═════ Data extracts
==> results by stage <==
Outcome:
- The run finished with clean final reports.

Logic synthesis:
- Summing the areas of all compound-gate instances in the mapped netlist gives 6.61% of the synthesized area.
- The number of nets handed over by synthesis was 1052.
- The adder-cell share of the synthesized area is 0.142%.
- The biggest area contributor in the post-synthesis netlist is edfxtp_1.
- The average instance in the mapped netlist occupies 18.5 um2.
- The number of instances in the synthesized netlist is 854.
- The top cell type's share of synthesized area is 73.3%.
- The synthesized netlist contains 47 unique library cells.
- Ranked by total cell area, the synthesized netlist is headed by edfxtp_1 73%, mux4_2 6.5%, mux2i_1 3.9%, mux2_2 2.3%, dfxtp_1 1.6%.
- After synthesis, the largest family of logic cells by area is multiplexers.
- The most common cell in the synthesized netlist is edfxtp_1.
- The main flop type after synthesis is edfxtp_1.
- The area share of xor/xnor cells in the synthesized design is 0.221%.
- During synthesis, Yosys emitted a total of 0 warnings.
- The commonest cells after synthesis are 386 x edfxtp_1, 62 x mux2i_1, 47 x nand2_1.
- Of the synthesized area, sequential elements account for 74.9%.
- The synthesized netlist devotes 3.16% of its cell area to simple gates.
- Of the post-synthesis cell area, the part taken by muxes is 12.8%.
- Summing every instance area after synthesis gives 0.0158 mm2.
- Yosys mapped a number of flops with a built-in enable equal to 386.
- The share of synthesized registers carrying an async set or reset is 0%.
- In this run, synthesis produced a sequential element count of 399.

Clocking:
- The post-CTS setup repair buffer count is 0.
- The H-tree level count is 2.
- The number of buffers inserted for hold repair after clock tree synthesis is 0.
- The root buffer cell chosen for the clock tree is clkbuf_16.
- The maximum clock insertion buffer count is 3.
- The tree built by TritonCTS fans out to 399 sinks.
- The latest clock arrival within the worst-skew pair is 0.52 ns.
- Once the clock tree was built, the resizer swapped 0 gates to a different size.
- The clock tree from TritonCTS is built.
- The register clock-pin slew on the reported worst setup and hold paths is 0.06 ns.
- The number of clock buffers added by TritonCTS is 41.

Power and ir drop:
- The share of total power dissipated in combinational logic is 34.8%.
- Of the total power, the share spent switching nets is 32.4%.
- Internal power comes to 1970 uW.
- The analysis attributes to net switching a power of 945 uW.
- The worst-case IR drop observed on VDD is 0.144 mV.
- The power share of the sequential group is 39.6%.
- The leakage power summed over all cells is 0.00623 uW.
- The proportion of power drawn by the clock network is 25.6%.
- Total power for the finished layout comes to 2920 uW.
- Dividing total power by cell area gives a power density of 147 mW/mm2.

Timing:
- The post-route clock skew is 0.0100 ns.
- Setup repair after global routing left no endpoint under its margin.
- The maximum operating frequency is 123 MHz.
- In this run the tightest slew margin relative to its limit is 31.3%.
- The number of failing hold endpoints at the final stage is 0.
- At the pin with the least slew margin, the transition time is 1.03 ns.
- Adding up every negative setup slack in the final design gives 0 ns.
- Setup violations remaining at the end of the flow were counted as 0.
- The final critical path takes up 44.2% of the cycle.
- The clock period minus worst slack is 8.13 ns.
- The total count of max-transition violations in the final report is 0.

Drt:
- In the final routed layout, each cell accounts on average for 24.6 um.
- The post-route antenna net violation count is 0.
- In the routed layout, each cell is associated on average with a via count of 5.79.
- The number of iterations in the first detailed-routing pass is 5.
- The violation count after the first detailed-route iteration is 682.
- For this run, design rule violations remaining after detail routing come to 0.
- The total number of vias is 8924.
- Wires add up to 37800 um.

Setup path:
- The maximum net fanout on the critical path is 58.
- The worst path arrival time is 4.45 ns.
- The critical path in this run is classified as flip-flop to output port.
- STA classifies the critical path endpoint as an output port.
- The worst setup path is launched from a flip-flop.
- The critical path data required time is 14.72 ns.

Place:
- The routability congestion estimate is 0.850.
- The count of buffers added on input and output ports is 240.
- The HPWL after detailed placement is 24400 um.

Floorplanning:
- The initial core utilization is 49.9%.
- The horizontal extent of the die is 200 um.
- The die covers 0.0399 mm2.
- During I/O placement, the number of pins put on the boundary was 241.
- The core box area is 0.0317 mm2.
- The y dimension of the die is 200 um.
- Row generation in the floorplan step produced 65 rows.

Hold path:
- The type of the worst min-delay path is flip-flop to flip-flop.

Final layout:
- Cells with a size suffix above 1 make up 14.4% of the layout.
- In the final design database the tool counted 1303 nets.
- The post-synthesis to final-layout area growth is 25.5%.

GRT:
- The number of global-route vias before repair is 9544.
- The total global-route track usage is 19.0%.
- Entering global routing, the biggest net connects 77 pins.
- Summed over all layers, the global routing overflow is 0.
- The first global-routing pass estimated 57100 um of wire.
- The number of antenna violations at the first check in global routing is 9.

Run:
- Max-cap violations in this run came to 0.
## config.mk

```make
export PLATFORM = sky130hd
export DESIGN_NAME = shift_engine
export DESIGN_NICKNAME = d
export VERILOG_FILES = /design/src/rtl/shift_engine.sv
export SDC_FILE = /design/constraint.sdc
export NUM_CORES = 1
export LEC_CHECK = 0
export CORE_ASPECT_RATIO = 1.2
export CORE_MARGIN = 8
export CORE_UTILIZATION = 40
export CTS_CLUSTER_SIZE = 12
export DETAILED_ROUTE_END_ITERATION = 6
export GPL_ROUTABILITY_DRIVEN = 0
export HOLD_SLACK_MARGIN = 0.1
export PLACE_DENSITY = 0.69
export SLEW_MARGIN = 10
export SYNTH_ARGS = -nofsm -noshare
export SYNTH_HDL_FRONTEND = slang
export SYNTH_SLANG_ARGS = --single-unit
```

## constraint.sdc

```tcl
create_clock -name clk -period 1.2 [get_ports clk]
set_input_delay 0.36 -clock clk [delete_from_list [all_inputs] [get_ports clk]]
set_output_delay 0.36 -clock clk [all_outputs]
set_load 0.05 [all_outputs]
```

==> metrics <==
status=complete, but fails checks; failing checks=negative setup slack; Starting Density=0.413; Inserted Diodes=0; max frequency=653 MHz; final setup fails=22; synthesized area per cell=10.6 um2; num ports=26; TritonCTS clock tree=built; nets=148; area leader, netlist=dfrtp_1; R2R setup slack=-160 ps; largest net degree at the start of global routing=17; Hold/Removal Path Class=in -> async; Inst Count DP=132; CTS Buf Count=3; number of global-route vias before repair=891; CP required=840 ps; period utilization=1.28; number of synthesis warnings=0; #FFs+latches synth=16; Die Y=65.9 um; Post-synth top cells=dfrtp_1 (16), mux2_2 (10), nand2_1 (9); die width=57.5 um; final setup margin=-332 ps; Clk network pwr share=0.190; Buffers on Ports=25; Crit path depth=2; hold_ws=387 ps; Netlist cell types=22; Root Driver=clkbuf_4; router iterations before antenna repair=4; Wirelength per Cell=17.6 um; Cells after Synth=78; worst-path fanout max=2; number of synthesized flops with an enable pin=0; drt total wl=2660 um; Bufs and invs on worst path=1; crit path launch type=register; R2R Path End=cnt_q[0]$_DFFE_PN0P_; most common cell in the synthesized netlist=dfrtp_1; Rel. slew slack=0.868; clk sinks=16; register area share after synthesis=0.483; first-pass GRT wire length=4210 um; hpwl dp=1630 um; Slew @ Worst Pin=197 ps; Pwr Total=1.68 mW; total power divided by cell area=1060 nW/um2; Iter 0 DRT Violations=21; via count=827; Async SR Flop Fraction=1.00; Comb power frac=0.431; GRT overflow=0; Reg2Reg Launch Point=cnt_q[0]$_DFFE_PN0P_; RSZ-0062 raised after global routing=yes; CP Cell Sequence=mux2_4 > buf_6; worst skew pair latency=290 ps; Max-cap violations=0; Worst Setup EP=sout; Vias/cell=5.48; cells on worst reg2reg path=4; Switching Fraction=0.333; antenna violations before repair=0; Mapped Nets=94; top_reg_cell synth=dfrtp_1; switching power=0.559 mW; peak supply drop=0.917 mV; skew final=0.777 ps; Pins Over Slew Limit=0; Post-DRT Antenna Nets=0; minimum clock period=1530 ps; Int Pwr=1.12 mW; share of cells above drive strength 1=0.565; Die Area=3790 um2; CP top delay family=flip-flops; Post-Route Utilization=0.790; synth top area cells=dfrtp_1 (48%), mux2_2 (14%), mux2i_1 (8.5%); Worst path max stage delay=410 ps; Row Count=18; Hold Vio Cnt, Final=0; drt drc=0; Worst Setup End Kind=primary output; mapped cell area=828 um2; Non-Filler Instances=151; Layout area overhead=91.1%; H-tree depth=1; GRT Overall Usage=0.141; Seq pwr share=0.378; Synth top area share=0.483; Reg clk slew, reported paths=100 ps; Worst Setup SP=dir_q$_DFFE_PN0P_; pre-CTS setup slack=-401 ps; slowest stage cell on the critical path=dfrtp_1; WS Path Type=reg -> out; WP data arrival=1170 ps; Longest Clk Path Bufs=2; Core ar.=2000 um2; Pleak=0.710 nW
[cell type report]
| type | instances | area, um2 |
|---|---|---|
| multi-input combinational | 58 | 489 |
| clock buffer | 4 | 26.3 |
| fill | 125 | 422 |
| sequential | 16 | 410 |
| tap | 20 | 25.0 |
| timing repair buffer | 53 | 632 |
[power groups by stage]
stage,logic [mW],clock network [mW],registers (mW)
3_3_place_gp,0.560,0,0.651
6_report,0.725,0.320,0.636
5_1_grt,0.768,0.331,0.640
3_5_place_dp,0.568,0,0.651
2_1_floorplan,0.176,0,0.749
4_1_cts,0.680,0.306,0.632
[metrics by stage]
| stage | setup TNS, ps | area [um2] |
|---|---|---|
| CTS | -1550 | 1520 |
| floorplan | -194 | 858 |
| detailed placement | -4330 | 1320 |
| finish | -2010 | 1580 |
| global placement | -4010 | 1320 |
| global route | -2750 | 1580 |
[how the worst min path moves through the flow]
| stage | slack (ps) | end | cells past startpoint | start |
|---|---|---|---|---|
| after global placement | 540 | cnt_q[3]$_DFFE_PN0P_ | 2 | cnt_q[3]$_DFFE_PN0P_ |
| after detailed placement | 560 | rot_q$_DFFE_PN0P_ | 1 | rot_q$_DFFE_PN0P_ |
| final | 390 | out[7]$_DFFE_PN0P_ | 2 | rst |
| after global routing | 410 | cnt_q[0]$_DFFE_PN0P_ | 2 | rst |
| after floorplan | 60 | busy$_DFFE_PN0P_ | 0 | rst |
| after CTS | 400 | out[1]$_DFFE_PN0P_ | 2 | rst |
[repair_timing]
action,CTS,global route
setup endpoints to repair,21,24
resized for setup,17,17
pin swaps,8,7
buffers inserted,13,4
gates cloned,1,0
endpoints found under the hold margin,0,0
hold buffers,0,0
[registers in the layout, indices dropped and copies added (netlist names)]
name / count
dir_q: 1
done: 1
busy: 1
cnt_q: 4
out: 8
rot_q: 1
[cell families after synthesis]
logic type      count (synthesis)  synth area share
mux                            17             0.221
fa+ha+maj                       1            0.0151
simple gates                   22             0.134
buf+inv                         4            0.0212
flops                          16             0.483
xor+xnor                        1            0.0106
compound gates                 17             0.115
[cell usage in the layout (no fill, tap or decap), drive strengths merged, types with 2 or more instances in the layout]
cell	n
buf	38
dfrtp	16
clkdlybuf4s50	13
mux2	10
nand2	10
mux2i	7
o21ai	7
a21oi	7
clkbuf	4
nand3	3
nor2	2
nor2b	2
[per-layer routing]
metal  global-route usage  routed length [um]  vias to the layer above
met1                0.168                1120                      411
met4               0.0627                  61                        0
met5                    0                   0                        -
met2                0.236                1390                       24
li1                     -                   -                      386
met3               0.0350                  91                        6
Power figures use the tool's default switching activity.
<file path="src/rtl/sqmod_seq.sv">
// sqmod_seq: sequenced (B*B) mod A.
// Squares B by shift-add over BW cycles, then reduces the PW-bit product
// by restoring shift-subtract over PW cycles, MSB first.
// Ports:
//   clk    - system clock, rising edge
//   reset  - asynchronous active-high reset
//   start  - request, sampled only while idle
//   a_in   - modulus A (AW bits), captured on accepted start
//   b_in   - operand B (BW bits), captured on accepted start
//   busy   - operation in progress (SQUARE/REDUCE)
//   done   - one-cycle pulse, y/err valid
//   y      - result, held until next done
//   err    - A==0 flag for last operation, held with y
//
// state    | meaning
// S_IDLE   | waiting for start
// S_SQUARE | shift-add squaring, one bit of B per cycle
// S_REDUCE | restoring reduction, one product bit per cycle
// S_DONE   | single-cycle done pulse, y/err already updated
module sqmod_seq #(
  parameter int AW = 8,
  parameter int BW = 4
) (
  input  logic          clk,
  input  logic          reset,
  input  logic          start,
  input  logic [AW-1:0] a_in,
  input  logic [BW-1:0] b_in,
  output logic          busy,
  output logic          done,
  output logic [AW-1:0] y,
  output logic          err
);

  localparam int PW = 2 * BW;
  localparam int CW = (PW > 1) ? $clog2(PW) : 1;

  typedef enum logic [1:0] {
    S_IDLE,
    S_SQUARE,
    S_REDUCE,
    S_DONE
  } state_t;

  state_t        r_state, w_state_nxt;
  logic [AW-1:0] r_a, w_a_nxt;
  logic [BW-1:0] r_b, w_b_nxt;
  logic [PW-1:0] r_acc, w_acc_nxt;
  logic [AW:0]   r_rem, w_rem_nxt;
  logic [CW-1:0] r_cnt, w_cnt_nxt;
  logic [AW-1:0] r_y, w_y_nxt;
  logic          r_err, w_err_nxt;

  logic [PW-1:0] w_addend;
  logic [AW:0]   w_shift;
  logic [AW:0]   w_rem_red;

  // Partial product for the current bit of B.
  assign w_addend = PW'(r_b) << r_cnt;

  // rem < A < 2^AW, so the top bit of rem is always zero before shifting.
  assign w_shift   = {r_rem[AW-1:0], r_acc[PW-1]};
  assign w_rem_red = (w_shift >= {1'b0, r_a}) ? (w_shift - {1'b0, r_a}) : w_shift;

  always_ff @(posedge clk or posedge reset) begin
    if (reset) begin
      r_state <= S_IDLE;
      r_a     <= '0;
      r_b     <= '0;
      r_acc   <= '0;
      r_rem   <= '0;
      r_cnt   <= '0;
      r_y     <= '0;
      r_err   <= 1'b0;
    end else begin
      r_state <= w_state_nxt;
      r_a     <= w_a_nxt;
      r_b     <= w_b_nxt;
      r_acc   <= w_acc_nxt;
      r_rem   <= w_rem_nxt;
      r_cnt   <= w_cnt_nxt;
      r_y     <= w_y_nxt;
      r_err   <= w_err_nxt;
    end
  end

  always_comb begin
    w_state_nxt = r_state;
    w_a_nxt     = r_a;
    w_b_nxt     = r_b;
    w_acc_nxt   = r_acc;
    w_rem_nxt   = r_rem;
    w_cnt_nxt   = r_cnt;
    w_y_nxt     = r_y;
    w_err_nxt   = r_err;

    case (r_state)
      S_IDLE: begin
        if (start) begin
          w_a_nxt     = a_in;
          w_b_nxt     = b_in;
          w_acc_nxt   = '0;
          w_cnt_nxt   = '0;
          w_state_nxt = S_SQUARE;
        end
      end
      S_SQUARE: begin
        if (r_b[r_cnt[CW-1:0] % BW]) w_acc_nxt = r_acc + w_addend;
        w_cnt_nxt = r_cnt + CW'(1);
        if (r_cnt == CW'(BW - 1)) begin
          if (r_a == '0) begin
            // y/err update on the edge entering DONE so they align with done.
            w_y_nxt     = '0;
            w_err_nxt   = 1'b1;
            w_state_nxt = S_DONE;
          end else begin
            w_rem_nxt   = '0;
            w_cnt_nxt   = '0;
            w_state_nxt = S_REDUCE;
          end
        end
      end
      S_REDUCE: begin
        w_rem_nxt = w_rem_red;
        w_acc_nxt = r_acc << 1;
        w_cnt_nxt = r_cnt + CW'(1);
        if (r_cnt == CW'(PW - 1)) begin
          w_y_nxt     = w_rem_red[AW-1:0];
          w_err_nxt   = 1'b0;
          w_state_nxt = S_DONE;
        end
      end
      S_DONE: begin
        w_state_nxt = S_IDLE;
      end
      default: begin
        w_state_nxt = S_IDLE;
      end
    endcase
  end

  assign busy = (r_state == S_SQUARE) || (r_state == S_REDUCE);
  assign done = (r_state == S_DONE);
  assign y    = r_y;
  assign err  = r_err;

endmodule

</file>
==> src/rtl/cam_pkg.sv <==
// Shared types and constants for the camera emulator: FSM/pattern enums,
// register map and power-on timing.
package cam_pkg;

    typedef enum logic [1:0] {
        ST_IDLE   = 2'd0,
        ST_VBLANK = 2'd1,
        ST_ACTIVE = 2'd2,
        ST_HBLANK = 2'd3
    } state_t;

    typedef enum logic [1:0] {
        PAT_COLUMN  = 2'd0,
        PAT_ROW     = 2'd1,
        PAT_CHECKER = 2'd2,
        PAT_SCROLL  = 2'd3
    } pattern_t;

    localparam logic [1:0] ADDR_CTRL   = 2'd0;
    localparam logic [1:0] ADDR_HTIM   = 2'd1;
    localparam logic [1:0] ADDR_VTIM   = 2'd2;
    localparam logic [1:0] ADDR_FRAMES = 2'd3;

    localparam logic [3:0]  DEF_DIV      = 4'd1;
    localparam logic [15:0] DEF_H_ACTIVE = 16'd640;
    localparam logic [15:0] DEF_H_BLANK  = 16'd16;
    localparam logic [15:0] DEF_V_ACTIVE = 16'd480;
    localparam logic [15:0] DEF_V_BLANK  = 16'd4;

    // A programmed zero in any timing or divider field behaves as one.
    function automatic logic [15:0] eff16(input logic [15:0] v);
        return (v == 16'd0) ? 16'd1 : v;
    endfunction

    function automatic logic [3:0] eff4(input logic [3:0] v);
        return (v == 4'd0) ? 4'd1 : v;
    endfunction

endpackage
--- src/rtl/de0_comm_pkg.sv ---
// Shared types and constants for the DE0 serial-link self-test.
// The state enum is common to the transmit and receive machines.
`timescale 1ns/1ps
package de0_comm_pkg;

   typedef enum logic [1:0] {
      IDLE,
      START,
      DATA,
      STOP
   } fsm_state_t;

   localparam int DATA_BITS      = 8;
   localparam int BIT_IDX_W      = $clog2(DATA_BITS);
   localparam int DEF_CLK_DIV    = 434;
   localparam int DEF_GAP_CYCLES = 1000;

   function automatic int cnt_width(input int n);
      return (n <= 2) ? 1 : $clog2(n);
   endfunction

endpackage

--- src/rtl/uart_serdes.sv ---
// 8N1 UART transmitter and receiver with a 2-flop input synchronizer.
// Both directions share the same bit period of CLK_DIV clocks.
`timescale 1ns/1ps
module uart_serdes
   import de0_comm_pkg::*;
#(
   parameter int CLK_DIV = DEF_CLK_DIV
)
(
   input  logic       clk,
   input  logic       rst,
   input  logic [7:0] tx_data,
   input  logic       send,
   output logic       busy,
   output logic       tx,
   input  logic       rx,
   output logic [7:0] rx_data,
   output logic       rx_valid
);

   localparam int CW = cnt_width(CLK_DIV);
   localparam logic [CW-1:0] CNT_ONE  = CW'(1);
   localparam logic [CW-1:0] BIT_END  = CW'(CLK_DIV - 1);
   localparam logic [CW-1:0] HALF_END = CW'(CLK_DIV / 2 - 1);
   localparam logic [BIT_IDX_W-1:0] IDX_ONE  = BIT_IDX_W'(1);
   localparam logic [BIT_IDX_W-1:0] IDX_LAST = BIT_IDX_W'(DATA_BITS - 1);

   fsm_state_t tx_state, tx_next;
   logic [CW-1:0] tx_cnt;
   logic [BIT_IDX_W-1:0] tx_idx;
   logic [7:0] tx_shift;
   logic tx_bit_end;

   assign tx_bit_end = (tx_cnt == BIT_END);

   always_ff @(posedge clk or posedge rst) begin
      if (rst) begin
         tx_state <= IDLE;
         tx_cnt   <= '0;
         tx_idx   <= '0;
         tx_shift <= '0;
      end else begin
         tx_state <= tx_next;
         if (tx_state == IDLE) begin
            tx_cnt <= '0;
            tx_idx <= '0;
            if (send)
               tx_shift <= tx_data;
         end else if (tx_bit_end) begin
            tx_cnt <= '0;
            if (tx_state == DATA) begin
               tx_shift <= {1'b0, tx_shift[7:1]};
               tx_idx   <= tx_idx + IDX_ONE;
            end
         end else begin
            tx_cnt <= tx_cnt + CNT_ONE;
         end
      end
   end

   always_comb begin
      tx_next = tx_state;
      unique case (tx_state)
         IDLE:    if (send) tx_next = START;
         START:   if (tx_bit_end) tx_next = DATA;
         DATA:    if (tx_bit_end && tx_idx == IDX_LAST) tx_next = STOP;
         STOP:    if (tx_bit_end) tx_next = IDLE;
         default: tx_next = IDLE;
      endcase
   end

   always_comb begin
      busy = (tx_state != IDLE);
      tx   = 1'b1;
      case (tx_state)
         START:   tx = 1'b0;
         DATA:    tx = tx_shift[0];
         default: tx = 1'b1;
      endcase
   end

   // Receiver: IDLE only ever sees a high line on entry, so a low level there is the falling edge.
   logic rx_s1, rx_s2;
   fsm_state_t rx_state, rx_next;
   logic [CW-1:0] rx_cnt;
   logic [BIT_IDX_W-1:0] rx_idx;
   logic [7:0] rx_shift;
   logic rx_err;
   logic rx_half_end, rx_bit_end;

   assign rx_half_end = (rx_cnt == HALF_END);
   assign rx_bit_end  = (rx_cnt == BIT_END);
   assign rx_data     = rx_shift;

   always_ff @(posedge clk or posedge rst) begin
      if (rst) begin
         rx_s1    <= 1'b1;
         rx_s2    <= 1'b1;
         rx_state <= IDLE;
         rx_cnt   <= '0;
         rx_idx   <= '0;
         rx_shift <= '0;
         rx_err   <= 1'b0;
      end else begin
         rx_s1    <= rx;
         rx_s2    <= rx_s1;
         rx_state <= rx_next;
         case (rx_state)
            IDLE: begin
               rx_cnt <= '0;
               rx_idx <= '0;
               rx_err <= 1'b0;
            end
            START: rx_cnt <= rx_half_end ? '0 : rx_cnt + CNT_ONE;
            DATA: begin
               if (rx_bit_end) begin
                  rx_cnt   <= '0;
                  rx_shift <= {rx_s2, rx_shift[7:1]};
                  rx_idx   <= rx_idx + IDX_ONE;
               end else begin
                  rx_cnt <= rx_cnt + CNT_ONE;
               end
            end
            STOP: begin
               if (!rx_err) begin
                  if (rx_bit_end)
                     rx_err <= ~rx_s2;
                  else
                     rx_cnt <= rx_cnt + CNT_ONE;
               end
            end
            default: rx_cnt <= '0;
         endcase
      end
   end

   always_comb begin
      rx_next = rx_state;
      unique case (rx_state)
         IDLE:  if (!rx_s2) rx_next = START;
         START: if (rx_half_end) rx_next = rx_s2 ? IDLE : DATA;
         DATA:  if (rx_bit_end && rx_idx == IDX_LAST) rx_next = STOP;
         STOP: begin
            if (rx_err) begin
               if (rx_s2) rx_next = IDLE;
            end else if (rx_bit_end && rx_s2) begin
               rx_next = IDLE;
            end
         end
         default: rx_next = IDLE;
      endcase
   end

   always_comb begin
      rx_valid = (rx_state == STOP) && !rx_err && rx_bit_end && rx_s2;
   end

endmodule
══════════
Your task. In the records above, tally the lines where the word "During" appears, and give the number and nothing else.

Task response. 2